(Prompt) An exact, complete copy of the entries is what is needed.

(Task input)
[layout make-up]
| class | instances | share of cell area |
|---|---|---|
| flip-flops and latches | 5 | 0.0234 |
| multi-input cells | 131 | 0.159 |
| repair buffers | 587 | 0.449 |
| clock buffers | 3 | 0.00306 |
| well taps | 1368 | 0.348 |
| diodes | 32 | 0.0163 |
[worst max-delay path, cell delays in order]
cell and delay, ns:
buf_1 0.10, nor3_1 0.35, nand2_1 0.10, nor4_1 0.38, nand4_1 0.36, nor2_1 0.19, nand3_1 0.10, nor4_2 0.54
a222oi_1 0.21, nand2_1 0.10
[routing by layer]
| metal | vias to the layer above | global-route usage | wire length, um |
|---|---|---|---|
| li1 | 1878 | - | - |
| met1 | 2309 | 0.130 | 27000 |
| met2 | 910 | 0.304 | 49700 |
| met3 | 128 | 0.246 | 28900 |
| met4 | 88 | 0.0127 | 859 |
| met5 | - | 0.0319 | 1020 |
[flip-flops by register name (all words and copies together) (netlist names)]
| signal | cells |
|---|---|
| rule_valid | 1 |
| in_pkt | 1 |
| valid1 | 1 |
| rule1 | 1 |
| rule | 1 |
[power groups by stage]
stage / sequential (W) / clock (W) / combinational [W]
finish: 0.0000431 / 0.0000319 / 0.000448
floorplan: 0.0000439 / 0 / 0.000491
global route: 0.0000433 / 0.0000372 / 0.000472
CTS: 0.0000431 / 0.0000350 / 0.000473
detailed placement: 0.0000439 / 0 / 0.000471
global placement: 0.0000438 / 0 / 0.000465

(Answer area)
[layout make-up]
| class | instances | share of cell area |
|---|---|---|
| flip-flops and latches | 5 | 0.0234 |
| multi-input cells | 131 | 0.159 |
| repair buffers | 587 | 0.449 |
| clock buffers | 3 | 0.00306 |
| well taps | 1368 | 0.348 |
| diodes | 32 | 0.0163 |
[worst max-delay path, cell delays in order]
cell and delay, ns:
buf_1 0.10, nor3_1 0.35, nand2_1 0.10, nor4_1 0.38, nand4_1 0.36, nor2_1 0.19, nand3_1 0.10, nor4_2 0.54
a222oi_1 0.21, nand2_1 0.10
[routing by layer]
| metal | vias to the layer above | global-route usage | wire length, um |
|---|---|---|---|
| li1 | 1878 | - | - |
| met1 | 2309 | 0.130 | 27000 |
| met2 | 910 | 0.304 | 49700 |
| met3 | 128 | 0.246 | 28900 |
| met4 | 88 | 0.0127 | 859 |
| met5 | - | 0.0319 | 1020 |
[flip-flops by register name (all words and copies together) (netlist names)]
| signal | cells |
|---|---|
| rule_valid | 1 |
| in_pkt | 1 |
| valid1 | 1 |
| rule1 | 1 |
| rule | 1 |
[power groups by stage]
stage / sequential (W) / clock (W) / combinational [W]
finish: 0.0000431 / 0.0000319 / 0.000448
floorplan: 0.0000439 / 0 / 0.000491
global route: 0.0000433 / 0.0000372 / 0.000472
CTS: 0.0000431 / 0.0000350 / 0.000473
detailed placement: 0.0000439 / 0 / 0.000471
global placement: 0.0000438 / 0 / 0.000465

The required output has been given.